Task instructions: Locate the line with "worst paths after" in the material. Copy that line and each one after it, through the last, exactly and with nothing else.

Extracted data:
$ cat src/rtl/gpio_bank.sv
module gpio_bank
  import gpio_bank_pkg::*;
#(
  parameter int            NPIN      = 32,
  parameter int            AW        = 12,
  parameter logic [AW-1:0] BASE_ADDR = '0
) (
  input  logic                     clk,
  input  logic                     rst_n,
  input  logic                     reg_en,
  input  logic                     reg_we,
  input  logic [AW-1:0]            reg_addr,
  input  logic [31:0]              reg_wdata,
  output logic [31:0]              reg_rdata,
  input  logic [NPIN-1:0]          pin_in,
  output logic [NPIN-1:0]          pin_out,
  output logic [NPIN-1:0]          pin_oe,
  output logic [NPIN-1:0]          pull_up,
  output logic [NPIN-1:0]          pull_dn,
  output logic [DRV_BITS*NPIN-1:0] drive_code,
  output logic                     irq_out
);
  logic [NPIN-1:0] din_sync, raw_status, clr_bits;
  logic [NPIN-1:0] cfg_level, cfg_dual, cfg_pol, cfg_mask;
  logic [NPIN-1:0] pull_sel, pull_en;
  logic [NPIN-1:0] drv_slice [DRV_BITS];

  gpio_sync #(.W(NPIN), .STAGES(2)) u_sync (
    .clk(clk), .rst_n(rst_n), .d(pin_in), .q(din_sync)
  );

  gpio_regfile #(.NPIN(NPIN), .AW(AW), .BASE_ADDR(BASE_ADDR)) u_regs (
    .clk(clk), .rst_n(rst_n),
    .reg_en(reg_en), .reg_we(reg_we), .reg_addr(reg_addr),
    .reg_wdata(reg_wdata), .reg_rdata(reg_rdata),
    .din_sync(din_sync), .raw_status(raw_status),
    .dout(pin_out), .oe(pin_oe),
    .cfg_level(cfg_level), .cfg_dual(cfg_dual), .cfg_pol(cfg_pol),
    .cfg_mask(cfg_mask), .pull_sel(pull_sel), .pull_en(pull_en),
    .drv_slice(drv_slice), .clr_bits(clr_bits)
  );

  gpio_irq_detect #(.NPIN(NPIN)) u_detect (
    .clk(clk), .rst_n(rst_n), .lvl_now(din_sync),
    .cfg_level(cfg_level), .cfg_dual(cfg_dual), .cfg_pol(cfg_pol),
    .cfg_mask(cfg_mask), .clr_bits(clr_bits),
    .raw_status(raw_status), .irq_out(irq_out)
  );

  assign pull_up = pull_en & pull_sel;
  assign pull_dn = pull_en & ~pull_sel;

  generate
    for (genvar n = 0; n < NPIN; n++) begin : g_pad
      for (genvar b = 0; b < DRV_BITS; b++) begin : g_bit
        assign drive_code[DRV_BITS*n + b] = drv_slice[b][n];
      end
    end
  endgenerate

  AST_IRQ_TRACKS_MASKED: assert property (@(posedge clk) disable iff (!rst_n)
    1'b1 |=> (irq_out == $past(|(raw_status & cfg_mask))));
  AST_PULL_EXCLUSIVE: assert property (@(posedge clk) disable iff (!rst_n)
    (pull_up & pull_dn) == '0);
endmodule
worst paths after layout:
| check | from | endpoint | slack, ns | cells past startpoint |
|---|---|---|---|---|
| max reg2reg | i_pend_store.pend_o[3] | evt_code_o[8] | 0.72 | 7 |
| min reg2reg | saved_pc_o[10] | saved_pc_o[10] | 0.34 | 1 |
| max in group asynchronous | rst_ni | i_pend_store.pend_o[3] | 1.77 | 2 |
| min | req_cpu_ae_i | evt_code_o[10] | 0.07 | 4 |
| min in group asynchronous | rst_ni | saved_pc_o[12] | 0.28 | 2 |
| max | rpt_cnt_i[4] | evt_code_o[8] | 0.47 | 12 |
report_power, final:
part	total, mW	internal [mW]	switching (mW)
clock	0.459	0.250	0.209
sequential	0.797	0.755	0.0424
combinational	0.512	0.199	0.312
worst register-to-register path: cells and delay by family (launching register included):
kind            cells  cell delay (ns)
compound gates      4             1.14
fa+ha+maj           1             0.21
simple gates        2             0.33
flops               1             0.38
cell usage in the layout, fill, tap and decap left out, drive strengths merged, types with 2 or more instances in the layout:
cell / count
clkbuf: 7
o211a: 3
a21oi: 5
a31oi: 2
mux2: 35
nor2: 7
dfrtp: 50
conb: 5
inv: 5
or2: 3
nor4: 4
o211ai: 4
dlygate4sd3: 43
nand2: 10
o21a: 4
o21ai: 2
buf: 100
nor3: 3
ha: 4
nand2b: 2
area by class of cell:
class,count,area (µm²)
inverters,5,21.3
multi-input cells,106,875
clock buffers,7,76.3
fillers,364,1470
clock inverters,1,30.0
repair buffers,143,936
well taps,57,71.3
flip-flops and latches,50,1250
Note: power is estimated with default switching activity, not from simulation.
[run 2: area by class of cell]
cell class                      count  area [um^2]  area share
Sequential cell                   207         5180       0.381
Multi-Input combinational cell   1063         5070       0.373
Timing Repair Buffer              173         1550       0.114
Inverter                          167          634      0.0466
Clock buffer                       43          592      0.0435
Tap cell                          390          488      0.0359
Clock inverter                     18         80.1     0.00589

Task output:
worst paths after layout:
| check | from | endpoint | slack, ns | cells past startpoint |
|---|---|---|---|---|
| max reg2reg | i_pend_store.pend_o[3] | evt_code_o[8] | 0.72 | 7 |
| min reg2reg | saved_pc_o[10] | saved_pc_o[10] | 0.34 | 1 |
| max in group asynchronous | rst_ni | i_pend_store.pend_o[3] | 1.77 | 2 |
| min | req_cpu_ae_i | evt_code_o[10] | 0.07 | 4 |
| min in group asynchronous | rst_ni | saved_pc_o[12] | 0.28 | 2 |
| max | rpt_cnt_i[4] | evt_code_o[8] | 0.47 | 12 |
report_power, final:
part	total, mW	internal [mW]	switching (mW)
clock	0.459	0.250	0.209
sequential	0.797	0.755	0.0424
combinational	0.512	0.199	0.312
worst register-to-register path: cells and delay by family (launching register included):
kind            cells  cell delay (ns)
compound gates      4             1.14
fa+ha+maj           1             0.21
simple gates        2             0.33
flops               1             0.38
cell usage in the layout, fill, tap and decap left out, drive strengths merged, types with 2 or more instances in the layout:
cell / count
clkbuf: 7
o211a: 3
a21oi: 5
a31oi: 2
mux2: 35
nor2: 7
dfrtp: 50
conb: 5
inv: 5
or2: 3
nor4: 4
o211ai: 4
dlygate4sd3: 43
nand2: 10
o21a: 4
o21ai: 2
buf: 100
nor3: 3
ha: 4
nand2b: 2
area by class of cell:
class,count,area (µm²)
inverters,5,21.3
multi-input cells,106,875
clock buffers,7,76.3
fillers,364,1470
clock inverters,1,30.0
repair buffers,143,936
well taps,57,71.3
flip-flops and latches,50,1250
Note: power is estimated with default switching activity, not from simulation.
[run 2: area by class of cell]
cell class                      count  area [um^2]  area share
Sequential cell                   207         5180       0.381
Multi-Input combinational cell   1063         5070       0.373
Timing Repair Buffer              173         1550       0.114
Inverter                          167          634      0.0466
Clock buffer                       43          592      0.0435
Tap cell                          390          488      0.0359
Clock inverter                     18         80.1     0.00589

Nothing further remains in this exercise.